Receiving user input selecting a category that is attributed to an appropriate one of the sets of documents; and

10. the method of claim 9, further comprising, for each of at least a portion of the collection of documents, causing information identifying a document in the collection of documents to be displayed with a visual indication for each direct category or common category attributed to the document.

11. the method of claim 9, wherein obtaining each entity relationship graph comprises constructing the entity relationship graph based on each individual relationship between a pair of named entities.

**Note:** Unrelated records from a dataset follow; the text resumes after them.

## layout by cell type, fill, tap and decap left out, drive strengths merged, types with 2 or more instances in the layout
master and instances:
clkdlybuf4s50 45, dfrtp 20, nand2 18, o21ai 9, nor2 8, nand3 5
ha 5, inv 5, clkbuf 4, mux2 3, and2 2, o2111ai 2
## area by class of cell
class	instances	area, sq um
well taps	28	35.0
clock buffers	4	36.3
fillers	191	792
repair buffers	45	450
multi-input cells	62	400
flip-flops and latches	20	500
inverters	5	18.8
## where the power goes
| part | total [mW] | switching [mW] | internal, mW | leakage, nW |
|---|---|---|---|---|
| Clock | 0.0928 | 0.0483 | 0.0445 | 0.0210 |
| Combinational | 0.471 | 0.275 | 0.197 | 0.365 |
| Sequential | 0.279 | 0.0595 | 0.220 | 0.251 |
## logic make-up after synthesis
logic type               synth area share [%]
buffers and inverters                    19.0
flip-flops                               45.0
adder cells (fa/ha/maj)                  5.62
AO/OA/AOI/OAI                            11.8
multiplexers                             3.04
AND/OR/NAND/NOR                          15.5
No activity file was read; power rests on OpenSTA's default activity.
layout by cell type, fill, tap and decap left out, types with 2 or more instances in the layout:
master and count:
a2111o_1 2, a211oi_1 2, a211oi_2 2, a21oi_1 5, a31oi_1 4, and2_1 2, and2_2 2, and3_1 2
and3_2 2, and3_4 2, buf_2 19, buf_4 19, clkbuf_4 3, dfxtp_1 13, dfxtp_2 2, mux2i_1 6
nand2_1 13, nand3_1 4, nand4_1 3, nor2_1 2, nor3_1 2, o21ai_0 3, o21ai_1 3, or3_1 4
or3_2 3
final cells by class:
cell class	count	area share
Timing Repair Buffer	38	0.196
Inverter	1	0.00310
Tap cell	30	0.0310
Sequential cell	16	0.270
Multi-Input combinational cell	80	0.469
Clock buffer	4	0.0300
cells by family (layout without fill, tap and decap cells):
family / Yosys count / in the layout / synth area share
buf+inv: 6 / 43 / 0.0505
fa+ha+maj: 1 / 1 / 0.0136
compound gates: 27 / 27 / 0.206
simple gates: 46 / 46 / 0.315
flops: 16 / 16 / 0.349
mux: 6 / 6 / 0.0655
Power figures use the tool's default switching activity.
==> src/rtl/header_feeder_if.sv <==
// header_feeder_if: read-master command and show-ahead FIFO signals
//   master : feeder side (drives rd_go/rd_base/rd_length/rd_buffer)
//   slave  : read-master side (drives rd_done/rd_data/rd_data_available)
interface header_feeder_if #(
  parameter int ADDRESSWIDTH = 28,
  parameter int DATAWIDTH = 32
);
  logic rd_fixed_location;
  logic [ADDRESSWIDTH-1:0] rd_base;
  logic [ADDRESSWIDTH-1:0] rd_length;
  logic rd_go;
  logic rd_done;
  logic rd_buffer;
  logic [DATAWIDTH-1:0] rd_data;
  logic rd_data_available;
  modport master(
    output rd_fixed_location, rd_base, rd_length, rd_go, rd_buffer,
    input rd_done, rd_data, rd_data_available
  );
  modport slave(
    input rd_fixed_location, rd_base, rd_length, rd_go, rd_buffer,
    output rd_done, rd_data, rd_data_available
  );
endinterface

==> src/rtl/idle_watchdog.sv <==
// idle_watchdog: counts enabled cycles and flags when the count reaches WDOG_MAX
//   clk, reset : clock, synchronous active-high reset
//   clear      : restart the count from zero (wins over enable)
//   enable     : count this cycle
//   expired    : count has reached WDOG_MAX (count holds there)
module idle_watchdog #(
  parameter int WDOG_MAX = 65535
) (
  input  logic clk,
  input  logic reset,
  input  logic clear,
  input  logic enable,
  output logic expired
);
  logic [15:0] cnt_q;
  assign expired = cnt_q == 16'(WDOG_MAX);
  always_ff @(posedge clk) begin
    if (reset || clear) cnt_q <= '0;
    else if (enable && !expired) cnt_q <= cnt_q + 16'd1;
  end
endmodule

==> src/rtl/header_feeder.sv <==
// header_feeder: fetches one block header through a read master and streams it to the hashing core
//   clk, reset        : clock, synchronous active-high reset
//   cmd_go, cmd_base  : one-cycle fetch request and header byte address
//   busy, done, err   : activity, completion pulse, sticky error
//   rd                : read-master command and show-ahead FIFO (master side)
//   core_out, shift_out_enable, start_out, word_count : hashing-core feed
module header_feeder #(
  parameter int ADDRESSWIDTH = 28,
  parameter int DATAWIDTH = 32,
  parameter int HDR_WORDS = miner_pkg::HDR_WORDS,
  parameter int WDOG_MAX = 65535
) (
  input  logic clk,
  input  logic reset,
  input  logic cmd_go,
  input  logic [ADDRESSWIDTH-1:0] cmd_base,
  output logic busy,
  output logic done,
  output logic err,
  header_feeder_if.master rd,
  output logic [DATAWIDTH-1:0] core_out,
  output logic shift_out_enable,
  output logic [3:0] start_out,
  output logic [4:0] word_count
);
  import miner_pkg::*;
  localparam logic [4:0] LAST = 5'(HDR_WORDS - 1);
  state_e state_q, state_d;
  logic [ADDRESSWIDTH-1:0] base_q, len_q;
  logic [DATAWIDTH-1:0] core_q;
  logic shift_q, err_q, pop, short_rd, expired, accept;
  logic [4:0] wc_q;
  assign accept = state_q == IDLE && cmd_go;
  // combinational strobes are gated by reset so they drop in the reset cycle itself
  assign pop = !reset && state_q == STREAM && rd.rd_data_available && 32'(wc_q) < HDR_WORDS;
  assign short_rd = state_q == STREAM && !pop && rd.rd_done && !rd.rd_data_available;
  always_comb begin
    state_d = state_q;
    case (state_q)
      IDLE:    state_d = cmd_go ? ISSUE : IDLE;
      ISSUE:   state_d = STREAM;
      STREAM:  state_d = (pop && wc_q == LAST) ? DRAIN : (short_rd || expired) ? ERROR : STREAM;
      DRAIN:   state_d = rd.rd_done ? START : DRAIN;
      default: state_d = IDLE;
    endcase
  end
  always_ff @(posedge clk) begin
    if (reset) begin
      state_q <= IDLE;
      base_q <= '0;
      len_q <= '0;
      core_q <= '0;
      shift_q <= 1'b0;
      err_q <= 1'b0;
      wc_q <= '0;
    end else begin
      state_q <= state_d;
      shift_q <= pop;
      if (pop) begin
        core_q <= rd.rd_data;
        wc_q <= wc_q + 5'd1;
      end
      if (accept) begin
        base_q <= cmd_base;
        len_q <= ADDRESSWIDTH'(HDR_WORDS * 4);
        err_q <= 1'b0;
        wc_q <= '0;
      end
      if (state_q == STREAM && state_d == ERROR) err_q <= 1'b1;
    end
  end
  // a pop or leaving STREAM restarts the idle count
  idle_watchdog #(.WDOG_MAX(WDOG_MAX)) u_wdog (
    .clk(clk),
    .reset(reset),
    .clear(state_q != STREAM || pop),
    .enable(state_q == STREAM && !pop),
    .expired(expired)
  );
  assign busy = !reset && state_q != IDLE;
  assign done = !reset && state_q == START;
  assign err = err_q;
  assign start_out = done ? START_CODE : 4'h0;
  assign rd.rd_fixed_location = 1'b0;
  assign rd.rd_base = base_q;
  assign rd.rd_length = len_q;
  assign rd.rd_go = !reset && state_q == ISSUE;
  assign rd.rd_buffer = pop;
  assign core_out = core_q;
  assign shift_out_enable = shift_q;
  assign word_count = wc_q;
endmodule

==> src/flat_wrapper.sv <==
// flat-port wrapper written by rule: the top's interface ports become plain ports
module header_feeder_flat import miner_pkg::*;
#(
  parameter int ADDRESSWIDTH = 28,
  parameter int DATAWIDTH = 32,
  parameter int HDR_WORDS = miner_pkg::HDR_WORDS,
  parameter int WDOG_MAX = 65535
)
  (clk, reset, cmd_go, cmd_base, busy, done, err, core_out, shift_out_enable, start_out, word_count, rd_rd_fixed_location, rd_rd_base, rd_rd_length, rd_rd_go, rd_rd_buffer, rd_rd_done, rd_rd_data, rd_rd_data_available);
  header_feeder_if #(.ADDRESSWIDTH(ADDRESSWIDTH), .DATAWIDTH(DATAWIDTH)) rd_i ();
  input  logic clk;
  input  logic reset;
  input  logic cmd_go;
  input  logic [ADDRESSWIDTH-1:0] cmd_base;
  output logic busy;
  output logic done;
  output logic err;
  output logic [DATAWIDTH-1:0] core_out;
  output logic shift_out_enable;
  output logic [3:0] start_out;
  output logic [4:0] word_count;
  output wire logic [$bits(rd_i.rd_fixed_location)-1:0] rd_rd_fixed_location;
  output wire logic [$bits(rd_i.rd_base)-1:0] rd_rd_base;
  output wire logic [$bits(rd_i.rd_length)-1:0] rd_rd_length;
  output wire logic [$bits(rd_i.rd_go)-1:0] rd_rd_go;
  output wire logic [$bits(rd_i.rd_buffer)-1:0] rd_rd_buffer;
  input wire logic [$bits(rd_i.rd_done)-1:0] rd_rd_done;
  input wire logic [$bits(rd_i.rd_data)-1:0] rd_rd_data;
  input wire logic [$bits(rd_i.rd_data_available)-1:0] rd_rd_data_available;
  assign rd_rd_fixed_location = rd_i.rd_fixed_location;
  assign rd_rd_base = rd_i.rd_base;
  assign rd_rd_length = rd_i.rd_length;
  assign rd_rd_go = rd_i.rd_go;
  assign rd_rd_buffer = rd_i.rd_buffer;
  assign rd_i.rd_done = rd_rd_done;
  assign rd_i.rd_data = rd_rd_data;
  assign rd_i.rd_data_available = rd_rd_data_available;
  header_feeder #(.ADDRESSWIDTH(ADDRESSWIDTH), .DATAWIDTH(DATAWIDTH), .HDR_WORDS(HDR_WORDS), .WDOG_MAX(WDOG_MAX)) u_core (.clk(clk), .reset(reset), .cmd_go(cmd_go), .cmd_base(cmd_base), .busy(busy), .done(done), .err(err), .rd(rd_i), .core_out(core_out), .shift_out_enable(shift_out_enable), .start_out(start_out), .word_count(word_count));
endmodule
==> config.mk <==
export PLATFORM = sky130hd
export DESIGN_NAME = header_feeder_flat
export DESIGN_NICKNAME = d
export VERILOG_FILES = /design/src/rtl/miner_pkg.sv /design/src/rtl/header_feeder_if.sv /design/src/rtl/idle_watchdog.sv /design/src/rtl/header_feeder.sv /design/src/flat_wrapper.sv
export SDC_FILE = /design/constraint.sdc
export NUM_CORES = 1
export LEC_CHECK = 0
export BUFFER_PORTS_ARGS = -buffer_cell sky130_fd_sc_hd__buf_2
export CORE_MARGIN = 3
export CORE_UTILIZATION = 47
export DETAILED_ROUTE_END_ITERATION = 8
export PLACE_DENSITY = 0.81
export SLEW_MARGIN = 30
export SYNTH_ARGS = -nofsm -noshare
export SYNTH_HDL_FRONTEND = slang
export SYNTH_SLANG_ARGS = --single-unit
==> constraint.sdc <==
create_clock -name clk -period 2.4 [get_ports clk]
set_clock_uncertainty 0.15 [all_clocks]
set_input_delay 0.24 -clock clk [delete_from_list [all_inputs] [get_ports clk]]
set_output_delay 0.24 -clock clk [all_outputs]
set_load 0.01 [all_outputs]
--- src/rtl/xy_step_scheduler_pkg.sv ---
// Shared types and constants for the X/Y step scheduler: FSM states, timer modes
// and the minimum step period.
package xy_step_scheduler_pkg;

    typedef enum logic [2:0] {
        StIdle,
        StSetup,
        StWait,
        StPulse,
        StDone
    } sched_state_e;

    typedef enum logic [1:0] {
        TmrIdle,
        TmrWait,
        TmrPulse
    } tmr_mode_e;

    // Shortest legal major-axis period: one pulse high time plus an equal low time.
    function automatic int unsigned min_period(input int unsigned pulse_w);
        return 2 * pulse_w;
    endfunction

endpackage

12. the method of claim 9, further comprising adding documents to the collected collection of documents on behalf of the user by: adding the document to a reading list, adding the document to a bookmark list, or adding the document to a history list.

13. the method of claim 9, further comprising:

14. The method of claim 9, wherein each of the obtained entity relationship graphs has a root and one or more leaves corresponding to the named entity referenced in a document in the document set, the method further comprising:

15. the method of claim 9, wherein each of the obtained entity relationship graphs has a root and one or more leaves corresponding to the named entity referenced in a document in the document set, the method further comprising:

integrating a set of root-to-leaf paths that appear in each of the entity relationship graphs of the set;

the following is done until the entity is selected:

randomly selecting a pair of root-to-leaf paths in the set of root-to-leaf paths;

If the pair of root-to-leaf paths have the same leaf entity:

if there are distinct entities that (a) appear in both root-to-leaf paths, (b) are farthest from the leaf of the path, and (c) are not already in an entity attributed to any document in the document set, then:

Determining how many root-to-leaf paths in the set contain the distinct entities;

selecting the distinct entity if the determined number of root-to-leaf paths exceeds a threshold.